Indexing in DBMS

Introduction and Types of Index

After studying file organization, we now understand how records are stored on disk. However, even with good file organization, searching for specific records can still be slow.

To improve search efficiency, DBMS uses Indexing.

Indexing is a data structure technique used to speed up data retrieval operations.


1. What is Indexing?

Indexing is a mechanism used by DBMS to quickly locate records without scanning the entire file.

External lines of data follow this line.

`src/rtl/cpu6502_seq_if.sv`:
```
// rtl/cpu6502_seq_if.sv - control/status bundle between the 6502 datapath and its microcode sequencer
interface cpu6502_seq_if #(
  parameter int STATE_W = 6,
  parameter int CYC_W   = 4
);
  logic [7:0]         IR;
  logic               RDY;
  logic               write_back;
  logic               CO;
  logic               store;
  logic               cond_true;
  logic               backwards;
  logic               I_flag;
  logic               nmi;
  logic               irq;
  logic [STATE_W-1:0] outstate;
  logic               sync;
  logic [1:0]         vec_sel;
  logic [CYC_W-1:0]   cyc_cnt;

  modport master (
    output IR, RDY, write_back, CO, store, cond_true, backwards, I_flag, nmi, irq,
    input  outstate, sync, vec_sel, cyc_cnt
  );

  modport slave (
    input  IR, RDY, write_back, CO, store, cond_true, backwards, I_flag, nmi, irq,
    output outstate, sync, vec_sel, cyc_cnt
  );
endinterface

```
`src/rtl/cpu6502_seq.sv`:
```
// rtl/cpu6502_seq.sv - 6502 microcode sequencer with interrupt entry and optional 65C02 decode
// Macro FSM_CYCCNT_EN enables the per-instruction cycle counter on cyc_cnt.
module cpu6502_seq #(
  parameter int CMOS    = 0,
  parameter int STATE_W = 6,
  parameter int CYC_W   = 4
) (
  input logic          clk,
  input logic          reset_n,
  cpu6502_seq_if.slave bus
);

  localparam logic [STATE_W-1:0] S_DECODE = STATE_W'(0);
  localparam logic [STATE_W-1:0] S_REG    = STATE_W'(1);
  localparam logic [STATE_W-1:0] S_ZP0    = STATE_W'(2);
  localparam logic [STATE_W-1:0] S_ZPX0   = STATE_W'(3);
  localparam logic [STATE_W-1:0] S_ZPX1   = STATE_W'(4);
  localparam logic [STATE_W-1:0] S_ABS0   = STATE_W'(5);
  localparam logic [STATE_W-1:0] S_ABS1   = STATE_W'(6);
  localparam logic [STATE_W-1:0] S_ABSX0  = STATE_W'(7);
  localparam logic [STATE_W-1:0] S_ABSX1  = STATE_W'(8);
  localparam logic [STATE_W-1:0] S_ABSX2  = STATE_W'(9);
  localparam logic [STATE_W-1:0] S_INDX0  = STATE_W'(10);
  localparam logic [STATE_W-1:0] S_INDX1  = STATE_W'(11);
  localparam logic [STATE_W-1:0] S_INDX2  = STATE_W'(12);
  localparam logic [STATE_W-1:0] S_INDX3  = STATE_W'(13);
  localparam logic [STATE_W-1:0] S_INDY0  = STATE_W'(14);
  localparam logic [STATE_W-1:0] S_INDY1  = STATE_W'(15);
  localparam logic [STATE_W-1:0] S_INDY2  = STATE_W'(16);
  localparam logic [STATE_W-1:0] S_INDY3  = STATE_W'(17);
  localparam logic [STATE_W-1:0] S_READ   = STATE_W'(18);
  localparam logic [STATE_W-1:0] S_WRITE  = STATE_W'(19);
  localparam logic [STATE_W-1:0] S_FETCH  = STATE_W'(20);
  localparam logic [STATE_W-1:0] S_PUSH0  = STATE_W'(21);
  localparam logic [STATE_W-1:0] S_PUSH1  = STATE_W'(22);
  localparam logic [STATE_W-1:0] S_PULL0  = STATE_W'(23);
  localparam logic [STATE_W-1:0] S_PULL1  = STATE_W'(24);
  localparam logic [STATE_W-1:0] S_PULL2  = STATE_W'(25);
  localparam logic [STATE_W-1:0] S_JSR0   = STATE_W'(26);
  localparam logic [STATE_W-1:0] S_JSR1   = STATE_W'(27);
  localparam logic [STATE_W-1:0] S_JSR2   = STATE_W'(28);
  localparam logic [STATE_W-1:0] S_JSR3   = STATE_W'(29);
  localparam logic [STATE_W-1:0] S_RTI0   = STATE_W'(30);
  localparam logic [STATE_W-1:0] S_RTI1   = STATE_W'(31);
  localparam logic [STATE_W-1:0] S_RTI2   = STATE_W'(32);
  localparam logic [STATE_W-1:0] S_RTI3   = STATE_W'(33);
  localparam logic [STATE_W-1:0] S_RTI4   = STATE_W'(34);
  localparam logic [STATE_W-1:0] S_RTS0   = STATE_W'(35);
  localparam logic [STATE_W-1:0] S_RTS1   = STATE_W'(36);
  localparam logic [STATE_W-1:0] S_RTS2   = STATE_W'(37);
  localparam logic [STATE_W-1:0] S_RTS3   = STATE_W'(38);
  localparam logic [STATE_W-1:0] S_BRK0   = STATE_W'(39);
  localparam logic [STATE_W-1:0] S_BRK1   = STATE_W'(40);
  localparam logic [STATE_W-1:0] S_BRK2   = STATE_W'(41);
  localparam logic [STATE_W-1:0] S_BRK3   = STATE_W'(42);
  localparam logic [STATE_W-1:0] S_BRA0   = STATE_W'(43);
  localparam logic [STATE_W-1:0] S_BRA1   = STATE_W'(44);
  localparam logic [STATE_W-1:0] S_BRA2   = STATE_W'(45);
  localparam logic [STATE_W-1:0] S_JMP0   = STATE_W'(46);
  localparam logic [STATE_W-1:0] S_JMP1   = STATE_W'(47);
  localparam logic [STATE_W-1:0] S_JMPI0  = STATE_W'(48);
  localparam logic [STATE_W-1:0] S_JMPI1  = STATE_W'(49);
  localparam logic [STATE_W-1:0] S_ZPI0   = STATE_W'(50);
  localparam logic [STATE_W-1:0] S_ZPI1   = STATE_W'(51);

  logic [STATE_W-1:0] state, state_nxt;
  logic [1:0]         vec_q, vec_nxt;
  logic               nmi_q, nmi_pend, take_nmi;

  // First match wins; the 65C02 opcodes are checked ahead of the NMOS columns.
  function automatic logic [STATE_W-1:0] decode_op(input logic [7:0] op);
    logic [STATE_W-1:0] s;
    if      (CMOS != 0 && op == 8'h80)                   s = S_BRA0;
    else if (CMOS != 0 && (op == 8'h5A || op == 8'hDA))  s = S_PUSH0;
    else if (CMOS != 0 && (op == 8'h7A || op == 8'hFA))  s = S_PULL0;
    else if (CMOS != 0 && (op ==? 8'b???1_0010))         s = S_ZPI0;
    else if (op == 8'h00)                                s = S_BRK0;
    else if (op == 8'h20)                                s = S_JSR0;
    else if (op == 8'h2C)                                s = S_ABS0;
    else if (op == 8'h40)                                s = S_RTI0;
    else if (op == 8'h4C)                                s = S_JMP0;
    else if (op == 8'h60)                                s = S_RTS0;
    else if (op == 8'h6C)                                s = S_JMPI0;
    else if (op ==? 8'b0?00_1000)                        s = S_PUSH0;
    else if (op ==? 8'b0?10_1000)                        s = S_PULL0;
    else if (op ==? 8'b0??1_1000)                        s = S_REG;
    else if (op ==? 8'b1??0_00?0)                        s = S_FETCH;
    else if (op ==? 8'b1??0_1100)                        s = S_ABS0;
    else if (op ==? 8'b1???_1000)                        s = S_REG;
    else if (op ==? 8'b???0_0001)                        s = S_INDX0;
    else if (op ==? 8'b???0_01??)                        s = S_ZP0;
    else if (op ==? 8'b???0_1001)                        s = S_FETCH;
    else if (op ==? 8'b???0_1101 || op ==? 8'b???0_1110) s = S_ABS0;
    else if (op ==? 8'b???1_0000)                        s = S_BRA0;
    else if (op ==? 8'b???1_0001)                        s = S_INDY0;
    else if (op ==? 8'b???1_01??)                        s = S_ZPX0;
    else if (op ==? 8'b???1_1001)                        s = S_ABSX0;
    else if (op ==? 8'b???1_11??)                        s = S_ABSX0;
    else if (op ==? 8'b????_1010)                        s = S_REG;
    else                                                 s = S_DECODE;
    return s;
  endfunction

  always_ff @(posedge clk or negedge reset_n) begin
    if (!reset_n) begin
      state    <= S_BRK0;
      vec_q    <= 2'd3;
      nmi_q    <= 1'b0;
      nmi_pend <= 1'b0;
    end else begin
      state    <= state_nxt;
      vec_q    <= vec_nxt;
      nmi_q    <= bus.nmi;
      // A fresh edge in the consuming cycle keeps the request pending.
      nmi_pend <= (bus.nmi & ~nmi_q) | (nmi_pend & ~take_nmi);
    end
  end

  always_comb begin
    state_nxt = state;
    vec_nxt   = vec_q;
    take_nmi  = 1'b0;
    if (bus.RDY) begin
      case (state)
        S_DECODE: begin
          if (nmi_pend) begin
            state_nxt = S_BRK0;
            vec_nxt   = 2'd2;
            take_nmi  = 1'b1;
          end else if (bus.irq && !bus.I_flag) begin
            state_nxt = S_BRK0;
            vec_nxt   = 2'd1;
          end else begin
            state_nxt = decode_op(bus.IR);
            if (bus.IR == 8'h00) vec_nxt = 2'd0;
          end
        end
        S_ZP0, S_ZPX1, S_ABS1, S_ABSX2:
          state_nxt = bus.write_back ? S_READ : S_FETCH;
        S_ZPX0:  state_nxt = S_ZPX1;
        S_ABS0:  state_nxt = S_ABS1;
        S_ABSX0: state_nxt = S_ABSX1;
        S_ABSX1: state_nxt = (bus.CO | bus.store | bus.write_back) ? S_ABSX2 : S_FETCH;
        S_INDX0: state_nxt = S_INDX1;
        S_INDX1: state_nxt = S_INDX2;
        S_INDX2: state_nxt = S_INDX3;
        S_INDX3: state_nxt = S_FETCH;
        S_INDY0: state_nxt = S_INDY1;
        S_INDY1: state_nxt = S_INDY2;
        S_INDY2: state_nxt = (bus.CO | bus.store) ? S_INDY3 : S_FETCH;
        S_INDY3: state_nxt = S_FETCH;
        S_READ:  state_nxt = S_WRITE;
        S_WRITE: state_nxt = S_FETCH;
        S_FETCH, S_REG: state_nxt = S_DECODE;
        S_PUSH0: state_nxt = S_PUSH1;
        S_PUSH1: state_nxt = S_DECODE;
        S_PULL0: state_nxt = S_PULL1;
        S_PULL1: state_nxt = S_PULL2;
        S_PULL2: state_nxt = S_DECODE;
        S_JSR0:  state_nxt = S_JSR1;
        S_JSR1:  state_nxt = S_JSR2;
        S_JSR2:  state_nxt = S_JSR3;
        S_JSR3:  state_nxt = S_FETCH;
        S_RTI0:  state_nxt = S_RTI1;
        S_RTI1:  state_nxt = S_RTI2;
        S_RTI2:  state_nxt = S_RTI3;
        S_RTI3:  state_nxt = S_RTI4;
        S_RTI4:  state_nxt = S_DECODE;
        S_RTS0:  state_nxt = S_RTS1;
        S_RTS1:  state_nxt = S_RTS2;
        S_RTS2:  state_nxt = S_RTS3;
        S_RTS3:  state_nxt = S_FETCH;
        S_BRK0:  state_nxt = S_BRK1;
        S_BRK1:  state_nxt = S_BRK2;
        S_BRK2:  state_nxt = S_BRK3;
        S_BRK3:  state_nxt = S_JMP0;
        S_BRA0:  state_nxt = bus.cond_true ? S_BRA1 : S_DECODE;
        S_BRA1:  state_nxt = (bus.CO ^ bus.backwards) ? S_BRA2 : S_DECODE;
        S_BRA2:  state_nxt = S_DECODE;
        S_JMP0:  state_nxt = S_JMP1;
        S_JMP1:  state_nxt = S_DECODE;
        S_JMPI0: state_nxt = S_JMPI1;
        S_JMPI1: state_nxt = S_JMP0;
        S_ZPI0:  state_nxt = S_ZPI1;
        S_ZPI1:  state_nxt = S_FETCH;
        default: state_nxt = S_DECODE;
      endcase
    end
  end

  always_comb begin
    bus.outstate = state;
    bus.sync     = (state == S_DECODE);
    bus.vec_sel  = vec_q;
  end

`ifdef FSM_CYCCNT_EN
  logic [CYC_W-1:0] cyc_q;

  // Entering DECODE zeroes the count, so the first cycle after DECODE reads 1.
  always_ff @(posedge clk or negedge reset_n) begin
    if (!reset_n) begin
      cyc_q <= '0;
    end else if (bus.RDY) begin
      if (state_nxt == S_DECODE) cyc_q <= '0;
      else if (!(&cyc_q))        cyc_q <= cyc_q + CYC_W'(1);
    end
  end

  assign bus.cyc_cnt = cyc_q;
`else
  assign bus.cyc_cnt = {CYC_W{1'b0}};
`endif

endmodule
```
`src/flat_wrapper.sv`:
```
// flat-port wrapper written by rule: the top's interface ports become plain ports
module cpu6502_seq_flat 
#(
  parameter int CMOS    = 0,
  parameter int STATE_W = 6,
  parameter int CYC_W   = 4
)
  (clk, reset_n, bus_IR, bus_RDY, bus_write_back, bus_CO, bus_store, bus_cond_true, bus_backwards, bus_I_flag, bus_nmi, bus_irq, bus_outstate, bus_sync, bus_vec_sel, bus_cyc_cnt);
  cpu6502_seq_if #(.STATE_W(STATE_W), .CYC_W(CYC_W)) bus_i ();
  input logic clk;
  input logic reset_n;
  input wire logic [$bits(bus_i.IR)-1:0] bus_IR;
  input wire logic [$bits(bus_i.RDY)-1:0] bus_RDY;
  input wire logic [$bits(bus_i.write_back)-1:0] bus_write_back;
  input wire logic [$bits(bus_i.CO)-1:0] bus_CO;
  input wire logic [$bits(bus_i.store)-1:0] bus_store;
  input wire logic [$bits(bus_i.cond_true)-1:0] bus_cond_true;
  input wire logic [$bits(bus_i.backwards)-1:0] bus_backwards;
  input wire logic [$bits(bus_i.I_flag)-1:0] bus_I_flag;
  input wire logic [$bits(bus_i.nmi)-1:0] bus_nmi;
  input wire logic [$bits(bus_i.irq)-1:0] bus_irq;
  output wire logic [$bits(bus_i.outstate)-1:0] bus_outstate;
  output wire logic [$bits(bus_i.sync)-1:0] bus_sync;
  output wire logic [$bits(bus_i.vec_sel)-1:0] bus_vec_sel;
  output wire logic [$bits(bus_i.cyc_cnt)-1:0] bus_cyc_cnt;
  assign bus_i.IR = bus_IR;
  assign bus_i.RDY = bus_RDY;
  assign bus_i.write_back = bus_write_back;
  assign bus_i.CO = bus_CO;
  assign bus_i.store = bus_store;
  assign bus_i.cond_true = bus_cond_true;
  assign bus_i.backwards = bus_backwards;
  assign bus_i.I_flag = bus_I_flag;
  assign bus_i.nmi = bus_nmi;
  assign bus_i.irq = bus_irq;
  assign bus_outstate = bus_i.outstate;
  assign bus_sync = bus_i.sync;
  assign bus_vec_sel = bus_i.vec_sel;
  assign bus_cyc_cnt = bus_i.cyc_cnt;
  cpu6502_seq #(.CMOS(CMOS), .STATE_W(STATE_W), .CYC_W(CYC_W)) u_core (.clk(clk), .reset_n(reset_n), .bus(bus_i));
endmodule
```
`config.mk`:
```
export PLATFORM = sky130hd
export DESIGN_NAME = cpu6502_seq_flat
export DESIGN_NICKNAME = d
export VERILOG_FILES = /design/src/rtl/cpu6502_seq_if.sv /design/src/rtl/cpu6502_seq.sv /design/src/flat_wrapper.sv
export SDC_FILE = /design/constraint.sdc
export NUM_CORES = 1
export LEC_CHECK = 0
export ABC_AREA = 1
export CAP_MARGIN = 5
export CORE_MARGIN = 1.5
export CORE_UTILIZATION = 50
export CTS_BUF_LIST = sky130_fd_sc_hd__clkbuf_16
export CTS_CLUSTER_DIAMETER = 30
export DETAILED_ROUTE_END_ITERATION = 10
export GPL_ROUTABILITY_DRIVEN = 0
export GPL_TIMING_DRIVEN = 0
export PLACE_DENSITY = 0.8
export SLEW_MARGIN = 0
export SYNTH_ARGS = -nofsm -noshare
export SYNTH_HDL_FRONTEND = slang
export SYNTH_SLANG_ARGS = --single-unit
```
`constraint.sdc`:
```
create_clock -name clk -period 3.05 [get_ports clk]
set_input_delay 0.915 -clock clk [delete_from_list [all_inputs] [get_ports clk]]
set_output_delay 0.915 -clock clk [all_outputs]
set_load 0.01 [all_outputs]
```
==> impl_results.html, run 1 <==
<table>
<tr><th>Metric</th><th>Value</th></tr>
<tr><th colspan="2">Clock tree</th></tr>
<tr><td>CTS Sinks</td><td>10</td></tr>
<tr><td>Post CTS Setup Buffer Count</td><td>0</td></tr>
<tr><td>CTS tree</td><td>yes</td></tr>
<tr><td>Resized cells post-CTS</td><td>0</td></tr>
<tr><td>Root Buffer</td><td>sky130_fd_sc_hd__clkbuf_16</td></tr>
<tr><td>H-tree depth reported by CTS</td><td>1</td></tr>
<tr><td>Maximum count of clock buffers along a single path</td><td>2</td></tr>
<tr><td>Hold-fix buffer count after cts</td><td>0</td></tr>
<tr><td>Clk slew on worst S/H paths</td><td>40 ps</td></tr>
<tr><td>Clock latency on the worst-skew pair</td><td>230 ps</td></tr>
<tr><td>Number of clock buffers inserted by TritonCTS</td><td>3</td></tr>
<tr><th colspan="2">Die</th></tr>
<tr><td>Full die area</td><td>3270 um^2</td></tr>
<tr><td>Initial core utilization</td><td>52.9%</td></tr>
<tr><td>Die extent in y</td><td>57.2 um</td></tr>
<tr><td>Horizontal die dimension</td><td>57.2 um</td></tr>
<tr><td>Number of top-level pins</td><td>32</td></tr>
<tr><td>Row count</td><td>19</td></tr>
<tr><td>Area of the core</td><td>2780 um^2</td></tr>
<tr><th colspan="2">Synthesis</th></tr>
<tr><td>Post-synthesis cell area</td><td>1470 um^2</td></tr>
<tr><td>Average cell area after synthesis</td><td>5.61 um^2</td></tr>
<tr><td>Cells after synthesis</td><td>262</td></tr>
<tr><td>Library cells used by synthesis</td><td>38</td></tr>
<tr><td>Register area share after synthesis</td><td>17.5%</td></tr>
<tr><td>FF+latch count, synth</td><td>10</td></tr>
<tr><td>Yosys Warn Count</td><td>0</td></tr>
<tr><th colspan="2">Final layout</th></tr>
<tr><td>Post-route cell area</td><td>1860 um^2</td></tr>
<tr><td>Fraction of layout instances using a drive strength above 1</td><td>14.6%</td></tr>
<tr><td>Net count, final</td><td>315</td></tr>
<tr><td>Diode count</td><td>0</td></tr>
<tr><td>Area overhead of the layout relative to synthesis</td><td>26.5%</td></tr>
<tr><th colspan="2">Power and ir drop</th></tr>
<tr><td>Leak</td><td>0.881 nW</td></tr>
<tr><td>Worst IR Drop VDD</td><td>0.000984 V</td></tr>
<tr><td>Total power divided by cell area</td><td>762 nW/um^2</td></tr>
<tr><th colspan="2">Routing</th></tr>
<tr><td>Number of iterations in the first detailed-routing pass</td><td>5</td></tr>
<tr><td>Starting DRT DRC Count</td><td>128</td></tr>
<tr><td>Detail Route Antenna Nets</td><td>0</td></tr>
<tr><td>Vias post-DR</td><td>1783</td></tr>
<tr><td>DRC viols</td><td>0</td></tr>
<tr><td>Routed Wire Length</td><td>3.97 mm</td></tr>
<tr><td>WL per Instance</td><td>12.2 um</td></tr>
<tr><td>Average vias per placed instance</td><td>5.47</td></tr>
<tr><th colspan="2">Timing</th></tr>
<tr><td>Clock period minus worst slack</td><td>2830 ps</td></tr>
<tr><td>Number of hold-slack violations in the final timing report</td><td>0</td></tr>
<tr><td>Worst Skew</td><td>5.78 ps</td></tr>
<tr><td>Highest Clock Rate</td><td>353 MHz</td></tr>
<tr><td>Final Cycle Share</td><td>92.9%</td></tr>
<tr><td>Final Max Slew Viols</td><td>0</td></tr>
<tr><td>Number of setup violations in the final report</td><td>0</td></tr>
<tr><td>RSZ-0062 raised after global routing</td><td>false</td></tr>
<tr><td>Worst Hold Slack</td><td>444 ps</td></tr>
<tr><td>Final total negative setup slack</td><td>0 ps</td></tr>
<tr><th colspan="2">Place</th></tr>
<tr><td>Total of buffers placed on input and output ports</td><td>26</td></tr>
<tr><td>Area post-placement</td><td>1780 um^2</td></tr>
<tr><td>HPWL Detailed</td><td>3.14 mm</td></tr>
<tr><th colspan="2">Setup path</th></tr>
<tr><td>Max Fanout on Critical Path</td><td>7</td></tr>
<tr><td>Category of the worst setup path launch point</td><td>register</td></tr>
<tr><td>Setup Crit Path Kind</td><td>reg2out</td></tr>
<tr><td>Data arrival time of the critical path</td><td>1920 ps</td></tr>
<tr><td>Endpoint class of the critical path</td><td>output port</td></tr>
<tr><td>Worst EP required</td><td>2130 ps</td></tr>
<tr><th colspan="2">Global routing</th></tr>
<tr><td>Antenna violations before repair</td><td>0</td></tr>
<tr><td>Global-route wire length before repair</td><td>6.82 mm</td></tr>
<tr><td>Via count of the first global-routing pass</td><td>1580</td></tr>
<tr><td>Global-route usage over all layers</td><td>26.2%</td></tr>
<tr><td>Global-route congestion overflow total</td><td>0</td></tr>
<tr><td>Maximum number of pins on one net before global-route repair</td><td>11</td></tr>
<tr><th colspan="2">Hold path</th></tr>
<tr><td>Worst hold-check path type</td><td>reg2reg</td></tr>
<tr><th colspan="2">Run</th></tr>
<tr><td>Max capacitance violation total</td><td>0</td></tr>
<tr><th colspan="2">Run status</th></tr>
<tr><td>Outcome</td><td>completed</td></tr>
</table>
power by group:
part / switching [mW] / internal, mW / leakage, nW
combinational: 0.572 / 0.340 / 0.728
sequential: 0.0650 / 0.213 / 0.111
clock: 0.0557 / 0.171 / 0.0423
total: 0.693 / 0.724 / 0.881
stage by stage:
| step | power [mW] | std cells | util, % | worst slack, ps |
|---|---|---|---|---|
| 2_1_floorplan | 0.883 | 265 | - | 1100 |
| 3_3_place_gp | 1.17 | 322 | 64.0 | 465 |
| 3_5_place_dp | 1.17 | 322 | 64.0 | 455 |
| 4_1_cts | 1.41 | 326 | 66.8 | 244 |
| 5_1_grt | 1.54 | 326 | 66.8 | 113 |
| 6_report | 1.42 | 326 | 66.8 | 217 |
cell usage after synthesis:
library cell,count,area share (%)
sky130_fd_sc_hd__dfrtp_1,4,6.8
sky130_fd_sc_hd__inv_2,6,1.5
sky130_fd_sc_hd__o21ai_0,12,4.1
sky130_fd_sc_hd__xnor2_1,1,0.60
sky130_fd_sc_hd__o2111a_1,1,0.77
sky130_fd_sc_hd__nor4_1,2,0.85
sky130_fd_sc_hd__and2_1,1,0.43
sky130_fd_sc_hd__nand2_4,1,0.77
sky130_fd_sc_hd__nor2_2,5,2.1
sky130_fd_sc_hd__a21oi_2,1,0.60
sky130_fd_sc_hd__buf_4,6,3.1
sky130_fd_sc_hd__a21oi_1,3,1.0
sky130_fd_sc_hd__nor2_4,4,3.1
sky130_fd_sc_hd__dfstp_2,6,11
sky130_fd_sc_hd__nand3_2,1,0.68
sky130_fd_sc_hd__nand2_1,73,19
sky130_fd_sc_hd__inv_4,1,0.43
sky130_fd_sc_hd__clkbuf_2,1,0.34
sky130_fd_sc_hd__inv_1,27,6.9
sky130_fd_sc_hd__o22ai_1,1,0.43
sky130_fd_sc_hd__and2_4,1,0.60
sky130_fd_sc_hd__buf_2,1,0.34
sky130_fd_sc_hd__o22ai_2,1,0.85
sky130_fd_sc_hd__o21bai_1,1,0.51
sky130_fd_sc_hd__nand3_1,19,6.5
sky130_fd_sc_hd__a211oi_1,1,0.51
sky130_fd_sc_hd__o21ai_1,2,0.68
sky130_fd_sc_hd__or2_2,1,0.43
sky130_fd_sc_hd__nand3b_1,1,0.51
sky130_fd_sc_hd__nor3_1,14,4.8
sky130_fd_sc_hd__nand4_1,10,4.3
sky130_fd_sc_hd__o211ai_1,2,1.0
sky130_fd_sc_hd__conb_1,1,0.26
sky130_fd_sc_hd__and3_1,2,0.85
sky130_fd_sc_hd__nor3_2,2,1.4
sky130_fd_sc_hd__o21ai_2,2,1.2
sky130_fd_sc_hd__o2111ai_1,1,0.60
sky130_fd_sc_hd__nor2_1,43,11
registers in the layout, summed over array words and instances (netlist names):
signal and cells:
u_core.bus.outstate 6, u_core.nmi_pend 1, u_core.bus.vec_sel 2, u_core.nmi_q 1
per-layer routing:
metal	global-route usage (%)	routed length (um)	vias to the layer above
met5	0	0	-
met4	3.99	34	0
li1	-	-	913
met2	44.3	1910	94
met1	35.1	1670	768
met3	5.67	351	8
cells by family after synthesis:
| logic type | count (synthesis) | synth area share [%] |
|---|---|---|
| simple gates | 180 | 56.8 |
| buf+inv | 42 | 12.6 |
| compound gates | 28 | 12.3 |
| flops | 10 | 17.5 |
| xor+xnor | 1 | 0.596 |
| other cells | 1 | 0.255 |
cell type report:
type	instances	area, um^2
Timing Repair Buffer	26	260
Buffer	8	55.1
Tap cell	31	38.8
Clock inverter	1	3.75
Inverter	34	130
Multi-Input combinational cell	213	1040
Clock buffer	3	75.1
Sequential cell	10	258
Fill cell	265	922
critical path: stages, from the launching register on:
cell and delay [ps]:
sky130_fd_sc_hd__dfrtp_1 430, sky130_fd_sc_hd__nor2_2 310, sky130_fd_sc_hd__nand2_1 200, sky130_fd_sc_hd__nor2_4 190
sky130_fd_sc_hd__clkdlybuf4s50_1 570
placed cells by master, fill, tap and decap left out, types with 2 or more instances in the layout:
| master | instances |
|---|---|
| sky130_fd_sc_hd__o21ai_0 | 12 |
| sky130_fd_sc_hd__o211ai_1 | 2 |
| sky130_fd_sc_hd__o21ai_2 | 2 |
| sky130_fd_sc_hd__dfrtp_1 | 4 |
| sky130_fd_sc_hd__nor4_1 | 2 |
| sky130_fd_sc_hd__buf_4 | 6 |
| sky130_fd_sc_hd__nor3_2 | 2 |
| sky130_fd_sc_hd__nor2_1 | 43 |
| sky130_fd_sc_hd__conb_1 | 4 |
| sky130_fd_sc_hd__clkbuf_16 | 3 |
| sky130_fd_sc_hd__inv_2 | 6 |
| sky130_fd_sc_hd__dfstp_2 | 6 |
| sky130_fd_sc_hd__o21ai_1 | 2 |
| sky130_fd_sc_hd__clkdlybuf4s50_1 | 26 |
| sky130_fd_sc_hd__nand2_1 | 73 |
| sky130_fd_sc_hd__inv_1 | 28 |
| sky130_fd_sc_hd__nand4_1 | 10 |
| sky130_fd_sc_hd__a21oi_1 | 3 |
| sky130_fd_sc_hd__nor2_4 | 4 |
| sky130_fd_sc_hd__nand3_1 | 19 |
| sky130_fd_sc_hd__nor3_1 | 14 |
| sky130_fd_sc_hd__nor2_2 | 5 |
| sky130_fd_sc_hd__and3_1 | 2 |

An index is similar to the index of a book:

  • Instead of reading every page,
  • You look at the index,
  • Find the page number,
  • And directly go to that page.

Similarly, in DBMS:

  • The index stores key values
  • Along with pointers to the actual records on disk.

2. Why Do We Need Indexing?

Without indexing:

  • Searching requires a full table scan.
  • Time complexity becomes O(n).
  • Disk I/O operations increase.

With indexing:

  • Direct access to records.
  • Fewer disk accesses.
  • Faster query execution.

Indexing is especially important when:

  • The table is large.
  • Search operations are frequent.
  • Range queries are common.

3. Basic Structure of an Index

An index contains:

  • Search key (attribute used for searching)
  • Pointer (address of record or block)

Example:

Roll_No

Pointer

101

Block 1

102

Block 3

103

Block 5

The index is usually stored separately from the data file.


4. Types of Indexing

There are different types of indexing based on structure and storage.

We will first understand basic classification.


5. Primary Index

A Primary Index is created on the primary key of the table.

Characteristics:

  • The data file is sorted based on the primary key.
  • The index is built on that sorted key.
  • Usually, a sparse index.

Example:

If records are sorted by Student_ID, the index is built on Student_ID.


5.1 Features of Primary Index

  • One primary index per table.
  • Efficient for range queries.
  • Requiresa sorted file.

6. Secondary Index

A Secondary Index is created on a non-primary key attribute.

Characteristics:

  • The data file may not be sorted.
  • Multiple secondary indexes can exist.
  • Usually, a dense index.

Example:

Creatingan index on the Department in a Student table.


6.1 Features of Secondary Index

  • Can exist on multiple attributes.
  • Improves search on non-key attributes.
  • Requires extra storage.

7. Dense Index

In a Dense Index:

  • There is an index entry for every search key value.
  • Every record has a corresponding index entry.

Example:

If a file has 1000 records, the index will have 1000 entries.

Advantages:

  • Faster search.
  • Direct record access.

Disadvantages:

  • Larger index size.
  • More storage is required.

8. Sparse Index

In a Sparse Index:

  • Index entries are created only for some search key values.
  • Usually one entry per block.

Example:

If each block stores 100 records, the index may store one entry per block.

Advantages:

  • Smaller index size.
  • Less storage is required.

Disadvantages:

  • Slightly slower than dense index.
  • Requires a sorted file.

9. Multilevel Index

When a single-level index becomes too large:

  • Searching the index itself becomes slow.

Solution:

Create an index on the index.

This is called Multilevel Indexing.

Structure:

Data File

Level 1 Index

Level 2 Index

This reduces search time significantly.

Multilevel indexing forms the foundation of tree-based indexing (like B+ Trees).


10. Comparison of Index Types

Type

Sorted File Required

Entries per Record

Use Case

Primary Index

Yes

Sparse

Primary key search

Secondary Index

No

Dense

Non-key search

Dense Index

No

One per record

Fast retrieval

Sparse Index

Yes

One per block

Storage efficient


Summary

In this article, we studied:

  • What indexing is
  • Why is indexing needed
  • Structure of an index
  • Primary and Secondary index
  • Dense and Sparse index
  • Multilevel indexing

Indexing improves performance by reducing disk I/O and speeding up search operations.